A Tharu village near Chitwan. The establishment of the park in 1973 contributed to the impovershment of the Tharu people. Photo by Jean-François Gornet via Flickr (CC BY-SA 2.0).

Community engagement

While Kunwar remains confident about the benefits reaching local people, many conservationists acknowledge the establishment of Chitwan National Park was a huge economic and cultural blow to local communities. But things started to change in the 1990s, they say.

Ram Kumar Aryal, head of the biodiversity conservation program at the NGO Nepal Trust for Nature Conservation (NTNC), says that when the park was established in the 1970s, the local people didn’t have a sense of ownership over the conservation program. Things improved after conservationists adopted a community conservation model, he says.

The buffer zone program, set up in 1994, allows communities living around the park to manage the forests on its fringes, granting them access to resources like wood and fodder. Aryal says this program has ensured that people living around Chitwan don’t have to enter the core of the park for forest resources, since firewood and fodder is available in the buffer zone. A major chunk of the park revenue also goes toward the development of buffer zone communities. “These days if you ask anyone whether they want their crop yield or the rhinos, they will definitely say rhinos,” he says.

Some problems do remain, Aryal says. It takes far too long to process claims submitted under a scheme designed to compensate locals for crops damaged by wildlife. Similarly, local communities don’t have easy access to construction materials such as sand and gravel. “These problems need to be addressed to improve the participation of communities in conservation,” Aryal says.

A February 2019 study authored by several researchers affiliated with the NTNC found a similar trend. While locals surveyed as part of the study generally tended to support conservation, agreeing that animals have a right to live in the forest, they responded less positively to questions about whether they themselves directly benefited from conservation, and about the role of buffer zone organizations and national park authorities in reducing and compensating for human-wildlife conflict.

An elephant walks through the streets of Suaraha, the gateway to Nepal’s Chitwan National Park. Photo by Simon Desmarais via Flickr (CC BY-SA 2.0).

The Buzzfeed investigation points to even deeper problems with the community forest model. Local people told journalists they were denied permits to use the forest and river, and hassled or even severely beaten by park guards when entering buffer zones.

Activist Kamal Rai says he believes the movie and the Buzzfeed report only point to the symptoms and not the root cause of the problem with conservation in Nepal. “There are three groups of people in Nepal who have different perspectives on conservation: the policymakers; the scientists and policy implementers; and the local and indigenous community,” he says. “At the root of the problem is that the local and the indigenous communities at the front line of conservation don’t have representation at the policy level. This means that policymakers are influenced by conservationists who want quick results, even at the cost of the welfare of the community.”
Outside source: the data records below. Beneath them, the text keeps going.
**config.mk**
```make
export PLATFORM = sky130hd
export DESIGN_NAME = sensor_conditioner_flat
export DESIGN_NICKNAME = d
export VERILOG_FILES = /design/src/rtl/sensor_conditioner_pkg.sv /design/src/rtl/sensor_conditioner_if.sv /design/src/rtl/sensor_conditioner_debounce.sv /design/src/rtl/sensor_conditioner.sv /design/src/flat_wrapper.sv
export SDC_FILE = /design/constraint.sdc
export NUM_CORES = 1
export LEC_CHECK = 0
export ABC_AREA = 1
export CORE_ASPECT_RATIO = 1.2
export CORE_MARGIN = 2
export CORE_UTILIZATION = 45
export DETAILED_ROUTE_END_ITERATION = 7
export PLACE_DENSITY_LB_ADDON = 0.1
export SLEW_MARGIN = 20
export SYNTH_ARGS = -nofsm -noshare
export SYNTH_HDL_FRONTEND = slang
export SYNTH_HIERARCHICAL = 1
export SYNTH_SLANG_ARGS = --single-unit
export TNS_END_PERCENT = 20
```
**constraint.sdc**
```tcl
create_clock -name clk -period 2.31 [get_ports clk]
set_input_delay 0.231 -clock clk [delete_from_list [all_inputs] [get_ports clk]]
set_output_delay 0.231 -clock clk [all_outputs]
set_load 0.005 [all_outputs]
```
**src/rtl/sensor_conditioner_pkg.sv**
```systemverilog
// rtl/sensor_conditioner_pkg.sv - debounce state encodings and pedestrian light codes
// Shared with the traffic light controller so both sides agree on the PED_* codes.
package sensor_conditioner_pkg;

    typedef enum logic [1:0] {
        DB_STABLE_LO = 2'b00,
        DB_CHK_HI    = 2'b01,
        DB_STABLE_HI = 2'b10,
        DB_CHK_LO    = 2'b11
    } db_state_e;

    localparam logic [1:0] PED_NONE = 2'b00;
    localparam logic [1:0] PED_NS   = 2'b01;
    localparam logic [1:0] PED_EW   = 2'b10;
    localparam logic [1:0] PED_BOTH = 2'b11;

endpackage

```
**src/rtl/sensor_conditioner_if.sv**
```systemverilog
// rtl/sensor_conditioner_if.sv - raw sensor inputs and conditioned outputs of the sensor conditioner
// master drives the raw sensors and the light feedback; slave is the conditioner itself.
interface sensor_conditioner_if;

    logic       raw_car_ns;
    logic       raw_car_ew;
    logic       raw_ped;
    logic [1:0] light_ped;
    logic       car_ns;
    logic       car_ew;
    logic       ped;
    logic       ped_served;

    modport master (
        output raw_car_ns,
        output raw_car_ew,
        output raw_ped,
        output light_ped,
        input  car_ns,
        input  car_ew,
        input  ped,
        input  ped_served
    );

    modport slave (
        input  raw_car_ns,
        input  raw_car_ew,
        input  raw_ped,
        input  light_ped,
        output car_ns,
        output car_ew,
        output ped,
        output ped_served
    );

endinterface

```
**src/rtl/sensor_conditioner_debounce.sv**
```systemverilog
// rtl/sensor_conditioner_debounce.sv - two-flop synchronizer plus four-state debounce FSM
// The level only moves after DEBOUNCE_CYCLES consecutive synced samples disagree with it.
module sensor_conditioner_debounce
    import sensor_conditioner_pkg::*;
#(
    parameter int DEBOUNCE_CYCLES = 4,
    parameter int CNT_W           = 16
) (
    input  logic clk,
    input  logic rst,
    input  logic raw_i,
    output logic level_o
);

    localparam logic [CNT_W-1:0] CNT_ONE  = CNT_W'(1);
    localparam logic [CNT_W-1:0] CNT_LAST = CNT_W'(DEBOUNCE_CYCLES - 1);

    logic             sync1_q;
    logic             sync2_q;
    db_state_e        state_q;
    logic [CNT_W-1:0] cnt_q;
    logic             level_q;

    // Counter saturates at CNT_LAST because that value always forces a state exit.
    always_ff @(posedge clk or negedge rst) begin
        if (!rst) begin
            sync1_q <= 1'b0;
            sync2_q <= 1'b0;
            state_q <= DB_STABLE_LO;
            cnt_q   <= '0;
            level_q <= 1'b0;
        end else begin
            sync1_q <= raw_i;
            sync2_q <= sync1_q;
            case (state_q)
                DB_STABLE_LO: begin
                    if (sync2_q) begin
                        state_q <= DB_CHK_HI;
                        cnt_q   <= CNT_ONE;
                    end
                end
                DB_CHK_HI: begin
                    if (!sync2_q) begin
                        state_q <= DB_STABLE_LO;
                        cnt_q   <= '0;
                    end else if (cnt_q == CNT_LAST) begin
                        state_q <= DB_STABLE_HI;
                        cnt_q   <= '0;
                        level_q <= 1'b1;
                    end else begin
                        cnt_q <= cnt_q + CNT_ONE;
                    end
                end
                DB_STABLE_HI: begin
                    if (!sync2_q) begin
                        state_q <= DB_CHK_LO;
                        cnt_q   <= CNT_ONE;
                    end
                end
                DB_CHK_LO: begin
                    if (sync2_q) begin
                        state_q <= DB_STABLE_HI;
                        cnt_q   <= '0;
                    end else if (cnt_q == CNT_LAST) begin
                        state_q <= DB_STABLE_LO;
                        cnt_q   <= '0;
                        level_q <= 1'b0;
                    end else begin
                        cnt_q <= cnt_q + CNT_ONE;
                    end
                end
                default: begin
                    state_q <= DB_STABLE_LO;
                    cnt_q   <= '0;
                    level_q <= 1'b0;
                end
            endcase
        end
    end

    assign level_o = level_q;

endmodule

```
**src/rtl/sensor_conditioner.sv**
```systemverilog
// rtl/sensor_conditioner.sv - debounces car and pedestrian sensors and latches pedestrian requests
// Three debouncer instances feed the controller; the pedestrian latch is cleared by walk feedback.
module sensor_conditioner
    import sensor_conditioner_pkg::*;
#(
    parameter int DEBOUNCE_CYCLES = 4,
    parameter int CNT_W           = 16
) (
    input  logic                 clk,
    input  logic                 rst,
    sensor_conditioner_if.slave  bus
);

    logic deb_ns;
    logic deb_ew;
    logic deb_ped;
    logic deb_ped_prev_q;
    logic ped_q;
    logic ped_d;
    logic ped_served_q;
    logic ped_served_d;
    logic ped_rise;

    sensor_conditioner_debounce #(
        .DEBOUNCE_CYCLES (DEBOUNCE_CYCLES),
        .CNT_W           (CNT_W)
    ) u_deb_ns (
        .clk     (clk),
        .rst     (rst),
        .raw_i   (bus.raw_car_ns),
        .level_o (deb_ns)
    );

    sensor_conditioner_debounce #(
        .DEBOUNCE_CYCLES (DEBOUNCE_CYCLES),
        .CNT_W           (CNT_W)
    ) u_deb_ew (
        .clk     (clk),
        .rst     (rst),
        .raw_i   (bus.raw_car_ew),
        .level_o (deb_ew)
    );

    sensor_conditioner_debounce #(
        .DEBOUNCE_CYCLES (DEBOUNCE_CYCLES),
        .CNT_W           (CNT_W)
    ) u_deb_ped (
        .clk     (clk),
        .rst     (rst),
        .raw_i   (bus.raw_ped),
        .level_o (deb_ped)
    );

    assign ped_rise = deb_ped & ~deb_ped_prev_q;

    // Walk feedback beats a new press, so a press during the walk phase is already served.
    always_comb begin
        ped_d        = ped_q;
        ped_served_d = 1'b0;
        if (bus.light_ped == PED_BOTH) begin
            ped_d        = 1'b0;
            ped_served_d = ped_q;
        end else if (ped_rise) begin
            ped_d = 1'b1;
        end
    end

    always_ff @(posedge clk or negedge rst) begin
        if (!rst) begin
            deb_ped_prev_q <= 1'b0;
            ped_q          <= 1'b0;
            ped_served_q   <= 1'b0;
        end else begin
            deb_ped_prev_q <= deb_ped;
            ped_q          <= ped_d;
            ped_served_q   <= ped_served_d;
        end
    end

    assign bus.car_ns     = deb_ns;
    assign bus.car_ew     = deb_ew;
    assign bus.ped        = ped_q;
    assign bus.ped_served = ped_served_q;

endmodule

```
**src/flat_wrapper.sv**
```systemverilog
// flat-port wrapper written by rule: the top's interface ports become plain ports
module sensor_conditioner_flat import sensor_conditioner_pkg::*;
#(
    parameter int DEBOUNCE_CYCLES = 4,
    parameter int CNT_W           = 16
)
  (clk, rst, bus_raw_car_ns, bus_raw_car_ew, bus_raw_ped, bus_light_ped, bus_car_ns, bus_car_ew, bus_ped, bus_ped_served);
  sensor_conditioner_if bus_i ();
  input  logic clk;
  input  logic rst;
  input wire logic [$bits(bus_i.raw_car_ns)-1:0] bus_raw_car_ns;
  input wire logic [$bits(bus_i.raw_car_ew)-1:0] bus_raw_car_ew;
  input wire logic [$bits(bus_i.raw_ped)-1:0] bus_raw_ped;
  input wire logic [$bits(bus_i.light_ped)-1:0] bus_light_ped;
  output wire logic [$bits(bus_i.car_ns)-1:0] bus_car_ns;
  output wire logic [$bits(bus_i.car_ew)-1:0] bus_car_ew;
  output wire logic [$bits(bus_i.ped)-1:0] bus_ped;
  output wire logic [$bits(bus_i.ped_served)-1:0] bus_ped_served;
  assign bus_i.raw_car_ns = bus_raw_car_ns;
  assign bus_i.raw_car_ew = bus_raw_car_ew;
  assign bus_i.raw_ped = bus_raw_ped;
  assign bus_i.light_ped = bus_light_ped;
  assign bus_car_ns = bus_i.car_ns;
  assign bus_car_ew = bus_i.car_ew;
  assign bus_ped = bus_i.ped;
  assign bus_ped_served = bus_i.ped_served;
  sensor_conditioner #(.DEBOUNCE_CYCLES(DEBOUNCE_CYCLES), .CNT_W(CNT_W)) u_core (.clk(clk), .rst(rst), .bus(bus_i));
endmodule
```
Word level (Yosys, flattened, before mapping)
Cells that the tools add are included.
Storage, ports and cells
  register bits: 66
  latch bits: 0
  bits in writable memories: 0
  ROM bits: 0
  input port bits: 7
  output and inout bits: 4
  memories: 0
Operators by class
  add/subtract/negate cells: 3
  $mul: 0
  divide/modulo/power cells: 0
  magnitude comparators: 0
  equality and inequality tests: 37
  shift operators: 0
  muxes and demuxes: 57
  bitwise logic cells: 2
  reductions and logical operators: 16
Operator list (number)
  2-to-1 mux 16 bit: 15
  case mux 16 bit (4 select lines): 3
  adder 16 x 1 -> 16 bit (second input constant): 3
  equality test 16 x 2 -> 1 bit (second input constant): 3
  2-to-1 mux 2 bit: 18
  != test 2 bit (second input constant): 18
  case mux 2 bit (4 select lines): 3
  != test 3 bit (second input constant): 6
  2-to-1 mux 1 bit: 15
  AND reduction 5 bit: 3
  equality test 2 bit (second input constant): 7
  AND reduction 4 bit: 3
  nonzero test 2 bit: 4
  equality test 2 x 1 -> 1 bit (second input constant): 3
  zero test 2 bit: 3
  case mux 1 bit (2 select lines): 3
  AND reduction 2 bit: 3
  bitwise AND 1 bit: 1
  inverter 1 bit: 1

Logic depth before layout (Yosys ltp)
Gate-level depths: netlist of the first run.
  depth after elaboration: 4
  depth in mapped cells: 9
  depth with buffers taken out: 9

Modules after synthesis
Netlist of the first run, hierarchy kept.
Modules (own cells, without submodules)
  sensor_conditioner_debounce at u_core.u_deb_ew ...: instances 2, cells an instance 164, area each 1211.2 um^2
  sensor_conditioner_debounce at u_core.u_deb_ped: instances 1, cells an instance 177, area each 1242.4 um^2
  sensor_conditioner: instances 1, cells an instance 10, area each 108.9 um^2

Worst setup path after synthesis of the first run
Ideal clock, no wire load.
  kind: register to register
  from: register u_core.u_deb_ped.cnt_q[0]
  to: register u_core.u_deb_ped.level_q, in the netlist u_core/u_deb_ped/level_o
  library setup time: 0.121 ns
  arrival: 1.289 ns
  setup slack: 0.900 ns
  stages on the path, launching flop included: 9
  period minus slack after synthesis: 1.410 ns
  cells stage by stage: dfrtp_1 -> ha_1 -> inv_1 -> nor2_1 -> nand2_1 -> nor2_1 -> nand3_1 -> o21ai_1 -> nand2_1
On the way
  longest elaborated chain between the ends: 3
  elaborated cells on any way between the ends: 4
RTL lines
  start: declaration: RTL line sensor_conditioner_debounce.sv:21  | logic [CNT_W-1:0] cnt_q;
  start signal: assignment: RTL line sensor_conditioner_debounce.sv:51  | cnt_q <= cnt_q + CNT_ONE;
  start signal: assignment: RTL line sensor_conditioner_debounce.sv:69  | cnt_q <= cnt_q + CNT_ONE;
  equality test 16 x 2 -> 1 bit *: RTL line sensor_conditioner_debounce.sv:46, sensor_conditioner_debounce.sv:64
  != test 2 bit (no source line)
  AND reduction 5 bit (no source line) *
  end signal: assignment: RTL line sensor_conditioner_debounce.sv:49  | level_q <= 1'b1;
  end signal: assignment: RTL line sensor_conditioner_debounce.sv:67  | level_q <= 1'b0;
  end signal: assignment: RTL line sensor_conditioner_debounce.sv:75  | level_q <= 1'b0;
  end: declaration: RTL line sensor_conditioner_debounce.sv:22  | logic level_q;
Mark *: on every way between the ends. The rest lies on a longest branch, timed or not.
A chain may end at the register's enable or synchronous reset.

Final worst setup path of the first run
Same ends and word-level chain as after synthesis.

==> results.toml, run 1 <==
[setup_path]
critPathBufInv = 1
path_cells = "ha_1, inv_1, nor2_1, nand2_1, nor2_1, nand3_1, o21ai_1, nand2_1"
cpPeakStageDelay_ps = 410
path_max_fanout = 5
critical_path_arrival_ps = 1880
slowest_stage = "dfrtp_1"
worst_setup_path_start_kind = "flop"
critPathKind = "flop to flop"
crit_family = "simple AND/OR/NAND/NOR gates"
endpoint_kind = "flop"
crit_required_ps = 2560

[final_layout]
final_cell_mix = "nand2_1 (162), dfrtp_1 (66), inv_1 (57), nor2_1 (55), nand3_1 (51)"
mostFrequentLayoutCell = "nand2_1"
finalNetCount = 547
n_antenna_cell = 0
nFillCells = 804
reg_top3 = "u_core/u_deb_ew/cnt_q: 16 flops, u_core/u_deb_ns/cnt_q: 16 flops, u_core/u_deb_ped/cnt_q: 16 flops"
utilization = 0.523
area_delta_synth_final_pct = 13.0
final_layout_size_suffix_gt1_frac = 0.0886

[synth]
yosysTopAreaCell = "dfrtp_1"
synthTopCellsByArea = "dfrtp_1 (44%), nand2_1 (16%), nand3_1 (6.8%)"
synth_top_area_share = 0.438
async_flop_share = 1.00
ys.flop_type = "dfrtp_1"
synth_seq_cells = 66
postSynthCellCount = 515
synth_area_um2 = 3770
ys_warn_count = 6
yosysSeqAreaShare = 0.438
syn_nets = 525
synth-edff-count = 0
synth.distinct_cells = 29
synth_area_per_cell_um2 = 7.33

[timing]
maxSlewHeadroom = 0.741
drv_slew = 0
worst_pin_slew_ps = 387
fin_tns_setup_ps = 0
hold_viol_final = 0
period_minus_slack_ps = 1630
layout_setup_ws_ps = 680
fin_worst_skew_ps = 7.48
rsz0062_at_grt = "false"
post-route-period-util = 0.706
timing.fmax_mhz = 613
setup_violations = 0

[global_route]
grt_max_degree = 67
antenna_found_initial = 0
grt_pass1_wl_um = 13800
grt_overflow = 0
grt_usage = 0.190
grt_pass1_vias = 3091

[power_and_ir_drop]
clockPowerShare = 0.309
p_int_mw = 2.28
combPwrFrac = 0.272
irDropWorstVdd_mv = 0.511
p_seq_frac = 0.419
p_leak_nw = 1.94
p_sw_mw = 1.26
powerDensity_nw_per_um2 = 830
p_sw_frac = 0.356

[detailed_routing]
vias = 3255
drc = 0
ant_nets = 0
wl_per_cell_um = 12.0
wl_um = 7860
dr.first_iter.drc_count = 198
vias_per_cell = 4.96
drt_pass1_iterations = 4

[placed_design]
port_buffers = 10
place_ws_ps = 709
hpwl_um = 5760
gp_congestion = 0.850

[die]
core_area_um2 = 8150
die_y_um = 104
rows = 36
die-area_um2 = 9140
die_w_um = 87.6
start_util = 0.463
ios = 11

[clock_network]
htree_levels = 3
numClockSinks = 66
cts_tree = "yes"
clockBufferDepth = 2
root_buffer = "clkbuf_8"
clock_latency_ps = 350
cts_made_buffers = 9
path_clk_slew_ps = 80
postCtsSetupBuffers = 0

[job]
cap_violations = 0

[run_status]
outcome = "finished clean"

[worst_hold_path]
hp-class = "input pin to flop"
## layer usage
metal | vias to the layer above | global-route usage | routed length (um)
met3 | 10 | 0.0286 | 170
li1 | 1696 | - | -
met4 | 0 | 0.0879 | 157
met1 | 1501 | 0.250 | 3760
met2 | 48 | 0.302 | 3770
met5 | - | 0 | 0
## power groups by stage
stage                     Combinational, mW  Sequential (mW)  Clock [mW]
after floorplan                       0.657             1.47           0
after CTS                             0.973             1.49        1.13
after global routing                   1.11             1.51        1.18
final                                 0.961             1.48        1.09
after detailed placement              0.967             1.51           0
after global placement                0.955             1.50           0
## final cells by class
cell class | instances | area (um2) | share of cell area
clock inverters | 7 | 100 | 0.0235
flip-flops and latches | 66 | 1650 | 0.387
repair buffers | 16 | 155 | 0.0364
clock buffers | 9 | 124 | 0.0291
multi-input cells | 380 | 1850 | 0.434
well taps | 114 | 143 | 0.0335
inverters | 64 | 240 | 0.0564
## logic make-up (layout without fill, tap and decap cells)
| family | Yosys count | count (layout) | share of synthesized area |
|---|---|---|---|
| buf+inv | 69 | 96 | 0.0723 |
| simple gates | 310 | 310 | 0.357 |
| compound gates | 50 | 50 | 0.0779 |
| fa+ha+maj | 3 | 3 | 0.00995 |
| xor+xnor | 17 | 17 | 0.0454 |
| flops | 66 | 66 | 0.438 |
## through the flow
| step | total power [mW] | area [um2] | std cells | hold slack (ps) |
|---|---|---|---|---|
| 6_report | 3.54 | 4260 | 656 | 308 |
| 5_1_grt | 3.80 | 4260 | 656 | 311 |
| 4_1_cts | 3.59 | 4260 | 656 | 294 |
| 2_1_floorplan | 2.13 | 3770 | 515 | -64.6 |
| 3_3_place_gp | 2.46 | 4030 | 639 | 278 |
| 3_5_place_dp | 2.47 | 4030 | 639 | 279 |
## synth_stat cells, types with 5 or more instances
cell type	instances
nor2_1	55
nand4_1	20
nor2_2	6
o211ai_1	5
o21bai_1	6
o21ai_0	13
nand3_1	51
nor3_1	5
o21ai_1	13
dfrtp_1	66
inv_2	5
inv_1	57
xor2_1	11
nand2_1	162
o22ai_1	5
## final timing paths
path,from,slack [ps],to,cells past startpoint
setup / recovery,u_core/u_deb_ped/cnt_q[0],680,u_core/u_deb_ped/level_o,8
hold / removal,bus_raw_ped,310,u_core/u_deb_ped/sync1_q,1
setup reg to reg,u_core/u_deb_ped/cnt_q[0],680,u_core/u_deb_ped/level_o,8
hold reg to reg,u_core/u_deb_ns/sync1_q,350,u_core/u_deb_ns/sync2_q,0
max in group asynchronous,rst,1600,u_core/u_deb_ew/cnt_q[15],3
min in group asynchronous,rst,410,u_core/u_deb_ns/cnt_q[13],3
## timing repair
action                    in CTS  in global routing
hold buffers                   1                  0
gates resized for setup        0                  0
hold endpoints to repair      66                  0
Power figures use the tool's default switching activity.
==> run 2: changes to the inputs <==
Clock period 2.31 ns to 1.5 ns, I/O delays scaled along.
==> results.toml, run 2 (same netlist as run 1, synthesis figures left out) <==
[run_status]
outcome = "finished clean"

[setup_path]
startpoint = "u_core/u_deb_ew/cnt_q[1]"
worstSetupEndpoint = "u_core/u_deb_ew/cnt_q[14]"
path_max_fanout = 3
critPathKind = "flop to flop"
crit_required_ps = 1740
r2r_end = "u_core/u_deb_ew/cnt_q[14]"
worst_setup_path_start_kind = "flop"
rr_startpoint = "u_core/u_deb_ew/cnt_q[1]"
critical_path_arrival_ps = 1660
endpoint_kind = "flop"
r2r_cells = 8
r2r_slack_ps = 80

[clock_network]
cts_made_buffers = 9
path_clk_slew_ps = 80
root_buffer = "clkbuf_8"
cts_tree = "yes"
clockBufferDepth = 2
clock_latency_ps = 350
htree_levels = 3
numClockSinks = 66

[final_layout]
mostFrequentLayoutCell = "nand2_1"
area_delta_synth_final_pct = 21.4
n_antenna_cell = 0
final_layout_size_suffix_gt1_frac = 0.176
reg_top3 = "u_core/u_deb_ew/cnt_q: 16 flops, u_core/u_deb_ns/cnt_q: 16 flops, u_core/u_deb_ped/cnt_q: 16 flops"
final_cell_mix = "nand2_1 (162), dfrtp_1 (63), inv_1 (57), nand3_1 (49), nor2_1 (46)"
layout.cells.non_filler = 693
finalNetCount = 584

[die]
start_util = 0.463
die_w_um = 87.6
ios = 11
core_area_um2 = 8150
rows = 36
die-area_um2 = 9140
die_y_um = 104

[power_and_ir_drop]
p_leak_nw = 2.11
p_int_mw = 3.52
p_sw_frac = 0.366
p_seq_frac = 0.409
clockPowerShare = 0.269
irDropWorstVdd_mv = 0.982
p_sw_mw = 2.03
combPwrFrac = 0.322
powerDensity_nw_per_um2 = 1210

[timing]
hold_viol_final = 0
setup_violations = 0
period_minus_slack_ps = 1420
maxSlewHeadroom = 0.761
holdWs_ps = 237
rsz0062_at_grt = "true"
post-route-period-util = 0.946
timing.fmax_mhz = 705
drv_slew = 0
worst_pin_slew_ps = 359
fin_worst_skew_ps = 8.77

[detailed_routing]
drc = 0
vias = 3383
vias_per_cell = 4.88
dr.first_iter.drc_count = 188
ant_nets = 0
drt_pass1_iterations = 4
wl_per_cell_um = 12.3
wl_um = 8560

[worst_hold_path]
hp-class = "input pin to flop"

[global_route]
grt_overflow = 0
antenna_found_initial = 0
grt_max_degree = 67
grt_pass1_vias = 3259
grt_usage = 0.201
grt_pass1_wl_um = 14600

[placed_design]
hpwl_um = 6070
placedCellCount = 665
gp_congestion = 0.873
port_buffers = 10

[job]
cap_violations = 0
==> run 2: timing repair <==
item                                    4_1_cts  5_1_grt
endpoints found under the hold margin        66        0
endpoints found under the setup margin        6       30
buffers inserted                              0       11
hold buffers                                  1        0
pin swaps                                     0        3
gates resized for setup                       2       21
==> run 2: power groups by stage <==
stage / Clock [mW] / Sequential [mW] / Combinational (mW)
after global placement: 0 / 2.28 / 1.58
final: 1.49 / 2.27 / 1.79
after CTS: 1.55 / 2.26 / 1.62
after floorplan: 0 / 2.27 / 1.01
after detailed placement: 0 / 2.29 / 1.59
after global routing: 1.63 / 2.30 / 2.00
==> run 2: final cells by class <==
cell class,count,area (um2)
clock buffers,9,124
clock inverters,7,68.8
fillers,784,3570
inverters,64,240
multi-input cells,380,1920
flip-flops and latches,66,1660
well taps,114,143
repair buffers,53,433
==> run 2: worst min path at each step <==
stage                   start                       end  slack (ps)  cells past startpoint
3_3_place_gp              rst  u_core/u_deb_ns/cnt_q[6]         200                      2
6_report          bus_raw_ped  u_core/u_deb_ped/sync1_q         240                      1
2_1_floorplan             rst            u_core/bus.ped        -150                      0
4_1_cts           bus_raw_ped  u_core/u_deb_ped/sync1_q         220                      1
5_1_grt        bus_raw_car_ns   u_core/u_deb_ns/sync1_q         220                      1
3_5_place_dp              rst  u_core/u_deb_ns/cnt_q[6]         200                      2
But even with so many issues surrounding the country’s conservation efforts, the response within Nepal to the Buzzfeed investigation has been muted. Journalist Ghale says this isn’t surprising, since it’s a matter of the voiceless poor pitted against the powerful organs of the state.

Meanwhile, at the movie theater, the top rows are filled by people in Nepali topis, while the cheap seats in the bottom rows are vacant.